Cinzas

23/09/2021

Cinzas

Por Iriam Starling

Minas está em chamas. Ah, não! Não são as chamas revolucionárias de um povo sofrido que se rebela, que ousa lutar contra seu opressor. Também não são as chamas do amor juvenil, da paixão entre amantes, capaz de romper barreiras, de alçar voos e de arriscar a liberdade.

Minas está ardendo com o fogo da ignorância. Minas queima nas chamas do retrocesso e da obscuridade.

Primavera regada a cinzas. “Nossas florestas estão preservadas”, disse o chefe da Nação em seu discurso na ONU. Em parte, ele está certo. Estão preservadas nas memórias daqueles que tiveram a sorte de conhecê-las de perto, em toda sua plenitude. Mas não posso dizer que estão preservadas nem em nossos livros, pois está ressurgindo a moda de queimá-los. Falta pouco para lançarem às chamas com eles nossos professores, cientistas e sábios.

Chegamos ao absurdo de ver a compra de livros por agentes culturais, com os recursos da Lei Aldir Blanc, ser proibida. E logo a Lei Aldir Blanc, feita para tentar preservar nossas pequenas empresas e nossos agentes culturais em meio à pandemia em que ainda nos encontramos. Esses parcos recursos deixaram apenas uma vontade de sobreviver, apesar de tudo.

E assim, rompeu a primavera, sem a chuva benfazeja, que faz brotar o verde. O céu fosco, num misto de cinza, vermelho e amarelo, no lugar do azul brilhante. Veio com ela uma ventania que a tudo destrói e deixa apenas as nossas lágrimas a regar a terra ressequida.

Meu coração deveria estar em festa com a estação da renovação rompendo a madrugada, mas está em luto. Luto pelas florestas. Luto pelos nossos museus, nossas memórias. Luto pelas vidas ceifadas pela peste virulenta do ódio. Luto com minhas armas: meu parco conhecimento das coisas maravilhosas desse nosso ainda lindo planeta, produzindo livros. Infelizmente não alcanço a velocidade com que são queimados, mas, quem sabe, alcanço leitores.

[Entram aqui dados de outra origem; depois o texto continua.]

**config.mk**
```make
export PLATFORM = sky130hd
export DESIGN_NAME = host_ctrl
export DESIGN_NICKNAME = d
export VERILOG_FILES = /design/src/design/sim_host_pkg.sv /design/src/design/host_ctrl.sv
export SDC_FILE = /design/constraint.sdc
export NUM_CORES = 1
export LEC_CHECK = 0
export ABC_AREA = 1
export BUFFER_PORTS_ARGS = -buffer_cell sky130_fd_sc_hd__buf_2
export CORE_ASPECT_RATIO = 1.1
export CORE_MARGIN = 1.5
export CORE_UTILIZATION = 25
export CTS_CLUSTER_DIAMETER = 150
export CTS_CLUSTER_SIZE = 25
export DETAILED_ROUTE_END_ITERATION = 8
export SLEW_MARGIN = 20
export SYNTH_ARGS = -nofsm -noshare
export SYNTH_HDL_FRONTEND = slang
export SYNTH_SLANG_ARGS = --single-unit
```
**constraint.sdc**
```tcl
create_clock -name clk_i -period 1.76 [get_ports clk_i]
set_input_delay 0.088 -clock clk_i [delete_from_list [all_inputs] [get_ports clk_i]]
set_output_delay 0.088 -clock clk_i [all_outputs]
set_load 0.01 [all_outputs]
```
**src/design/sim_host_pkg.sv**
```systemverilog
// Shared definitions for the host-side memory subsystem
// Bus widths, RAM geometry and queue sizing
// Address map and host register offsets
// Request and response structs for the loader and core ports

`default_nettype none

package sim_host_pkg;

  // Bus widths
  localparam int ADDR_W = 16;
  localparam int DATA_W = 32;

  // Backing RAM geometry, indexed by the low address bits
  localparam int RAM_WORDS  = 1024;
  localparam int RAM_ADDR_W = 10;

  // Host control block sizing
  localparam int NUM_CORES = 4;
  localparam int NUM_TRACE = 8;
  localparam int RT_DIV    = 8;
  localparam int RT_PRE_W  = $clog2(RT_DIV);

  // Request queue sizing
  localparam int QUEUE_DEPTH = 2;
  localparam int QUEUE_PTR_W = $clog2(QUEUE_DEPTH);
  localparam int QUEUE_CNT_W = $clog2(QUEUE_DEPTH + 1);

  // Address map, top address bit picks the host block over RAM
  localparam int HOST_SEL_BIT = 15;
  localparam int HOST_OFS_W   = HOST_SEL_BIT;

  // Host register word offsets
  localparam logic [HOST_OFS_W-1:0] REG_FINISH  = 'd0;
  localparam logic [HOST_OFS_W-1:0] REG_TRACE   = 'd1;
  localparam logic [HOST_OFS_W-1:0] REG_RT_TIME = 'd2;

  // Loader write, always a store
  typedef struct packed {
    logic [ADDR_W-1:0] addr;
    logic [DATA_W-1:0] data;
  } load_pkt_t;

  // Core memory command
  typedef struct packed {
    logic              wr;
    logic [ADDR_W-1:0] addr;
    logic [DATA_W-1:0] data;
  } mem_cmd_t;

  // Routed request toward RAM or the host block
  typedef struct packed {
    logic              wr;
    logic [ADDR_W-1:0] addr;
    logic [DATA_W-1:0] data;
  } mem_req_t;

  // Core response, zero data for writes
  typedef struct packed {
    logic [DATA_W-1:0] data;
  } mem_resp_t;

endpackage

`default_nettype wire

```
**src/design/host_ctrl.sv**
```systemverilog
// Host control block registers
// Sticky per-core finish flags and trace-enable bits
// Free-running real-time counter stepping once every RT_DIV clocks
// Registered read data and registered finish and trace outputs

`default_nettype none

module host_ctrl (
  input  wire logic                               clk_i,
  input  wire logic                               reset_i,
  input  wire logic                               sel_i,
  input  sim_host_pkg::mem_req_t                  req_i,
  output logic [sim_host_pkg::DATA_W-1:0]         rdata_o,
  output logic [sim_host_pkg::NUM_CORES-1:0]      finish_o,
  output logic [sim_host_pkg::NUM_TRACE-1:0]      trace_en_o
);

  logic [sim_host_pkg::HOST_OFS_W-1:0] ofs;
  logic [sim_host_pkg::NUM_CORES-1:0]  finish_q;
  logic [sim_host_pkg::NUM_TRACE-1:0]  trace_q;
  logic [sim_host_pkg::NUM_CORES-1:0]  finish_out_q;
  logic [sim_host_pkg::NUM_TRACE-1:0]  trace_out_q;
  logic [sim_host_pkg::RT_PRE_W-1:0]   pre_q;
  logic [sim_host_pkg::DATA_W-1:0]     rt_time_q;
  logic [sim_host_pkg::DATA_W-1:0]     rdata_d;
  logic [sim_host_pkg::DATA_W-1:0]     rdata_q;

  assign ofs = req_i.addr[sim_host_pkg::HOST_OFS_W-1:0];

  always_ff @(posedge clk_i)
  begin
    if (reset_i)
    begin
      finish_q     <= '0;
      trace_q      <= '0;
      finish_out_q <= '0;
      trace_out_q  <= '0;
    end
    else
    begin
      if (sel_i && req_i.wr && ofs == sim_host_pkg::REG_FINISH)
      begin
        finish_q <= finish_q | req_i.data[sim_host_pkg::NUM_CORES-1:0];
      end
      if (sel_i && req_i.wr && ofs == sim_host_pkg::REG_TRACE)
      begin
        trace_q <= req_i.data[sim_host_pkg::NUM_TRACE-1:0];
      end
      finish_out_q <= finish_q;
      trace_out_q  <= trace_q;
    end
  end

  // Prescaler wraps after RT_DIV clocks and steps the counter
  always_ff @(posedge clk_i)
  begin
    if (reset_i)
    begin
      pre_q     <= '0;
      rt_time_q <= '0;
    end
    else if (pre_q == sim_host_pkg::RT_DIV - 1)
    begin
      pre_q     <= '0;
      rt_time_q <= rt_time_q + 1'b1;
    end
    else
    begin
      pre_q <= pre_q + 1'b1;
    end
  end

  always_comb
  begin
    rdata_d = '0;
    case (ofs)
      sim_host_pkg::REG_FINISH:  rdata_d[sim_host_pkg::NUM_CORES-1:0] = finish_q;
      sim_host_pkg::REG_TRACE:   rdata_d[sim_host_pkg::NUM_TRACE-1:0] = trace_q;
      sim_host_pkg::REG_RT_TIME: rdata_d = rt_time_q;
      default:                   rdata_d = '0;
    endcase
  end

  always_ff @(posedge clk_i)
  begin
    if (sel_i)
    begin
      rdata_q <= rdata_d;
    end
  end

  assign rdata_o    = rdata_q;
  assign finish_o   = finish_out_q;
  assign trace_en_o = trace_out_q;

endmodule

`default_nettype wire

```
==> qor.csv, run 1 <==
metric;value;unit
status;complete, no violations;
commonest non-fill, non-tap cell in the layout;nand2_1;
largest net degree at the start of global routing;33;
Util after Layout;31.6;%
die height;136;um
Worst Setup End Kind;flop;
Top Usage Layer GRT;met2;
dominant cell type by area after synthesis;dfxtp_1;
Filler Cell Count;1713;
commonest cells after routing, fill and taps aside;94 x nand2_1, 87 x nor2_1, 75 x inv_1;
Rows;48;
top cells by area, synth;dfxtp_1 29%, edfxtp_1 24%, nand2_1 8.8%;
DRT iter0 DRCs;211;
Primary FF master, synth;dfxtp_1;
detailed-route via count;3352;
crit-path max FO;7;
CP startpoint kind;flop;
Post-synth EDFFs;32;
Die W;124;um
met2 usage;18.0;%
asr flop ratio synth;0;%
clock tree buffer depth;2;
Slew headroom;76.2;%
required time of the critical path;2.00;ns
global-route wire length before repair;14.9;mm
multi-input logic area;1530;um2
Tmin final;1.62;ns
Vias/cell;4.26;
GRT Util Overall;11.6;%
Worst-path clk slew;0.06;ns
Yosys reg bits;91;
period utilization;92.0;%
FMAX;617;MHz
max cap viols;0;
Boundary Pins;96;
synthesized area per cell;8.06;um2
Leak;1.99;nW
setup TNS;0;ns
vias in the first global route;3150;
Placement Setup Slack;0.144;ns
Routed wire per std cell;11.6;um
residual DRC count;0;
fraction of layout cells with a size suffix above 1;22.1;%
ANT nets after route;0;
Worst Slack Setup Final;0.140;ns
register area;2140;um2
dpl hpwl;6.73;mm
total grt overflow;0;
Pre-antenna DRT Iters;4;
pwr dens;843;nW/um2
critical path class;reg2reg;
syn nets;554;
Area Overhead vs Synth;23.5;%
Final GP Congestion;0.825;
Layout Skew;0.0117;ns
core area;15700;um2
post-synthesis sequential area ratio;53.3;%
Finished Layout Cells;787;
diode count;0;
M1 GR Usage;15.0;%
CTS Sinks;91;
# setup viols final;0;
CTS tree;built;
CTS buffer count;9;
Ys Warns;0;
initial cell density of the core;25.6;%
Yosys cell types;29;
worst skew pair latency;0.35;ns
H-tree levels;3;
Mapped Cells;499;
Slew Viols, Final;0;
mapped cell area;4020;um2
Slew @ Worst Pin;0.356;ns
Synth top area share;29.4;%
die area;16900;um2
drt total wl;9.11;mm
Worst Path Arrival;1.86;ns
Hold WC Path Type;in2reg;
M3 GR Usage;3.40;%
Peak VDD IR;0.484;mV
root buf cell;clkbuf_16;
Hold Fails Final Rpt;0;
initial antenna violation count;0;
dpl cells;767;
Final #Nets;637;
IO buf count;70;
[per-layer routing]
metal  routed length [um]  vias up
met5                    0        -
met4                  130        0
met3                  479       10
met2                 4220       83
met1                 4280     1490
li1                     -     1769
[logic make-up after synthesis]
group	synth area share, %
and+or+nand+nor	31.7
buffers and inverters	8.68
adders and majority gates	0.933
AOI/OAI and AO/OA	5.04
xor gates and xnor gates	0.436
DFF	53.3
[report_power, final]
group | switching (mW) | internal, mW
Clock | 0.783 | 1.05
Combinational | 0.0918 | 0.0594
Sequential | 0.00781 | 2.20
Total | 0.883 | 3.30
[synth_stat cells, types with 3 or more instances]
library cell,instances
a21oi_1,21
buf_2,3
clkbuf_1,7
dfxtp_1,59
edfxtp_1,32
ha_1,3
inv_1,75
inv_2,4
nand2_1,94
nand2_2,6
nand3_1,30
nand3_2,3
nand4_1,21
nor2_1,87
nor2_2,14
nor2_4,6
nor3_1,8
o21ai_0,10
o22ai_1,4
[registers in the layout, indices dropped and copies added, names as in the netlist]
name	count
finish_q	4
pre_q	3
trace_en_o	8
trace_q	8
rt_time_q	32
rdata_o	32
finish_o	4
[worst paths after layout]
kind | startpoint | end | slack (ns) | cells after the start
setup / recovery | pre_q[0]$_SDFF_PP0_ | rt_time_q[17]$_SDFFE_PP0P_ | 0.14 | 10
hold / removal | req_i[0] | finish_q[0]$_SDFFE_PP0P_ | 0.02 | 3
setup reg to reg | pre_q[0]$_SDFF_PP0_ | rt_time_q[17]$_SDFFE_PP0P_ | 0.14 | 10
hold reg to reg | pre_q[0]$_SDFF_PP0_ | pre_q[0]$_SDFF_PP0_ | 0.43 | 1
[cell type report]
type	instances	share of cell area, %
Timing Repair Buffer	83	9.17
Tap cell	200	5.04
Multi-Input combinational cell	317	30.9
Clock buffer	13	5.27
Sequential cell	91	43.1
Inverter	80	6.05
Clock inverter	3	0.454
[stage by stage]
step / total power [mW] / hold slack [ns] / area [um2]
4_1_cts: 4.27 / 0.0119 / 4960
5_1_grt: 4.39 / 0.0234 / 4970
6_report: 4.19 / 0.0250 / 4970
3_5_place_dp: 2.40 / 0.339 / 4640
3_3_place_gp: 2.40 / 0.337 / 4640
2_1_floorplan: 2.31 / 0.200 / 4020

Leitores que contagiam outros com o vírus das letras e isso se transforma numa nova pandemia. Uma pandemia que aniquilará o obscurantismo, a ignorância, o ódio… Resta a esperança.

Precisamos de luz. Mas não a luz das chamas que a tudo consome e mais calor produz que brilho verdadeiro. Precisamos da luz do conhecimento que se transforma em sabedoria; precisamos da luz da cultura, que traz alegria; precisamos da luz dos leitores, que nos traz vida.

Sigo respirando cinzas, plantando livros, cultivando letras. Quem sabe, um dia, com a soma de muitos leitores, passaremos a respirar ar puro, a cultivar flores e a ver as florestas renascerem.

Autora: Médica Cirurgiã Geral Iriam Gomes Starling é também graduada em Belas Artes. Trabalha profissionalmente com ilustração médica desde 1985. O primeiro livro ilustrado foi Obstetrícia, do prof. Mário Correa, 1988. Hoje possui milhares de ilustrações publicadas em livros didáticos e periódicos.